A group to whom proposals for human or animal based research must be submitted to check for ethical treatment. Depending on the research, you may have to work with more than one.
What is an Institutional Review Board/IRB?
A method for people/groups of different backgrounds to build mutual respect and communication while acknowledging differing viewpoints, traditions, and community histories.
What are Cross-Cultural relationships?
A purple, blue, or white flower with an edible root that blooms in the middle of spring. Common in both Oregon and Washington.
What is Camas?
The idea that not all aspects of a culture are able/wanted to be shared with outsiders. Often spiritually related.

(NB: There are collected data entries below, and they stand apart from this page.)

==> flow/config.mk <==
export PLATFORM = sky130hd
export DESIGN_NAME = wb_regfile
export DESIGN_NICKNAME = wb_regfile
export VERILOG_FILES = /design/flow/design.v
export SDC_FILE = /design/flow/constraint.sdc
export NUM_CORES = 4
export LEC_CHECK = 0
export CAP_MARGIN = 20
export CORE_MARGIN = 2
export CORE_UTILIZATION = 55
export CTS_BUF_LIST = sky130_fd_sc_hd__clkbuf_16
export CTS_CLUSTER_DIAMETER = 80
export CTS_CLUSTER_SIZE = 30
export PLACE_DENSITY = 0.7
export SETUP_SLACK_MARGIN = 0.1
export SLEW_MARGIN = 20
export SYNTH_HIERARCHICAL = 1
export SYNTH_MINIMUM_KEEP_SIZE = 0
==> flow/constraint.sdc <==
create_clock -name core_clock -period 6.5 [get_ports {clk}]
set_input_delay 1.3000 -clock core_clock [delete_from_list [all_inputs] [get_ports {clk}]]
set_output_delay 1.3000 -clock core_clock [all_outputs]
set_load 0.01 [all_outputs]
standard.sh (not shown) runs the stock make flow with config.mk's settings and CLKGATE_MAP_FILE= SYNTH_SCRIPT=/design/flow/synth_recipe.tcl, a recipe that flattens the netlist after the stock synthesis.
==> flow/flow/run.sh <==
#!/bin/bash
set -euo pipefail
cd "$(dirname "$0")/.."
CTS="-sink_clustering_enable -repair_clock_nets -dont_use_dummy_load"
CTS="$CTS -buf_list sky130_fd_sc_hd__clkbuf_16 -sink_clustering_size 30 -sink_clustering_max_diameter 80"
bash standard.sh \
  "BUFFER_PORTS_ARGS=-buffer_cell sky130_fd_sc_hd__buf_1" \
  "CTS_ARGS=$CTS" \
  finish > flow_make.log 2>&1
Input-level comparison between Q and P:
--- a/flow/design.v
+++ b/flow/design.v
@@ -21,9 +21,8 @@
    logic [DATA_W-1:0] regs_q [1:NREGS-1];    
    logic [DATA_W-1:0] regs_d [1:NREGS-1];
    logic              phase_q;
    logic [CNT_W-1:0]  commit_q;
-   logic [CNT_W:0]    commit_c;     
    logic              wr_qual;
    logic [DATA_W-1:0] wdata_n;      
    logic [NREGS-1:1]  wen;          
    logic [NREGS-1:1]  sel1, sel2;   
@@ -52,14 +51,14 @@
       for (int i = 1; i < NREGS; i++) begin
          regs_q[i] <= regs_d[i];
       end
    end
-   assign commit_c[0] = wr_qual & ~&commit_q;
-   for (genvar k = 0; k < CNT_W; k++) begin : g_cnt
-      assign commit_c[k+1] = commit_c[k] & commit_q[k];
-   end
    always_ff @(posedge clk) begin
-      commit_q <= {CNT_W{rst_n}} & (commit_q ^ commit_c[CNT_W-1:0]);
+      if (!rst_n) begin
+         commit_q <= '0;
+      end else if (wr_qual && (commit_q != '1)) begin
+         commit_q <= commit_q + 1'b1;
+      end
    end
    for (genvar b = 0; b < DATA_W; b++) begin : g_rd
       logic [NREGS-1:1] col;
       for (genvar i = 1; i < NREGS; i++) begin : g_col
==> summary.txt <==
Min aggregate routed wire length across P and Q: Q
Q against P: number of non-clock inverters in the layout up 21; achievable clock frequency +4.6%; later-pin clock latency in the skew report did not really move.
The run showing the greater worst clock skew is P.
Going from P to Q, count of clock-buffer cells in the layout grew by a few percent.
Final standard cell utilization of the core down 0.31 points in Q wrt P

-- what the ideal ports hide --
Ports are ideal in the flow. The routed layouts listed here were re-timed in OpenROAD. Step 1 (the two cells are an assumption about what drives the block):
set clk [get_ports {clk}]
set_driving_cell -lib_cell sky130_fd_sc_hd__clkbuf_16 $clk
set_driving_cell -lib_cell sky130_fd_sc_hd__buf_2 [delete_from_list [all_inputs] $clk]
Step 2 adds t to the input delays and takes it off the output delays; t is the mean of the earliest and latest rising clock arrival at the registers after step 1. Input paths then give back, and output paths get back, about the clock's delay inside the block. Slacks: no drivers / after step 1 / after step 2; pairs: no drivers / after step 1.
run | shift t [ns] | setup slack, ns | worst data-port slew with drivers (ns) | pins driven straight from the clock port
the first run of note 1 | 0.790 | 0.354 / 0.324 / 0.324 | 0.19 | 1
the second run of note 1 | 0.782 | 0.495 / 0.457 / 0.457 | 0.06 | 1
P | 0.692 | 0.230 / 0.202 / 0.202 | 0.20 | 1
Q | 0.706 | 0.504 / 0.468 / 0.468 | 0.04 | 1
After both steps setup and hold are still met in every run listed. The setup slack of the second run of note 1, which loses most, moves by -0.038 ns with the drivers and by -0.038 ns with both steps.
What follows belongs to an exercise in optimizing a design on an open flow for a short achievable clock period and few clock cycles; a production flow would make more cautious choices.
Function was checked by simulation only, so behaviour that the tests miss may differ from the original.
Power figures rest on the tool's default switching activity, not on a simulated workload.

<file path="flow/config.mk">
export PLATFORM = sky130hd
export DESIGN_NAME = rv_core_top
export DESIGN_NICKNAME = rv_core_top
export VERILOG_FILES = /design/flow/design.v
export SDC_FILE = /design/flow/constraint.sdc
export NUM_CORES = 4
export LEC_CHECK = 0
export CAP_MARGIN = 20
export CORE_MARGIN = 2
export CORE_UTILIZATION = 40
export PLACE_DENSITY = 0.6
export SETUP_SLACK_MARGIN = 4.3
export SLEW_MARGIN = 20
</file>
<file path="flow/constraint.sdc">
create_clock -name core_clock -period 7.0 [get_ports {clk}]
set_input_delay 1.4000 -clock core_clock [delete_from_list [all_inputs] [get_ports {clk}]]
set_output_delay 1.4000 -clock core_clock [all_outputs]
set_load 0.01 [all_outputs]
</file>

What are closed practices?
Museums/institutions create a list of relevant objects which then gets sent or requested by Tribes, organizations, or individuals. The group(s) identified will then be bought on for consultation. If a request for repatriation is initiated, the request will be posted in a federal register where it can be contested by others. If there is no contest, or the contest is resolved, then the repatriation will occur as has been decided through consultation.
What are the steps for repatriation?
(within the context of history work) A pedagogy which emphasizes the reduction and removal of the focus on history from solely the colonial perspective, for the purpose of representation.
What is Decolonizing?
An art form with practical applications. Some of the common types in the hobby community include; coptic, stab, spiral, and case.
What is bookbinding?
A department of a Tribe's government that often acts as the first point of contact for outside archaeology or other related work. Not all Tribes have one, and within the Tribes that do, not all are officially recognized by the federal government.
What is a Tribal Historic Preservation Office (THPO)?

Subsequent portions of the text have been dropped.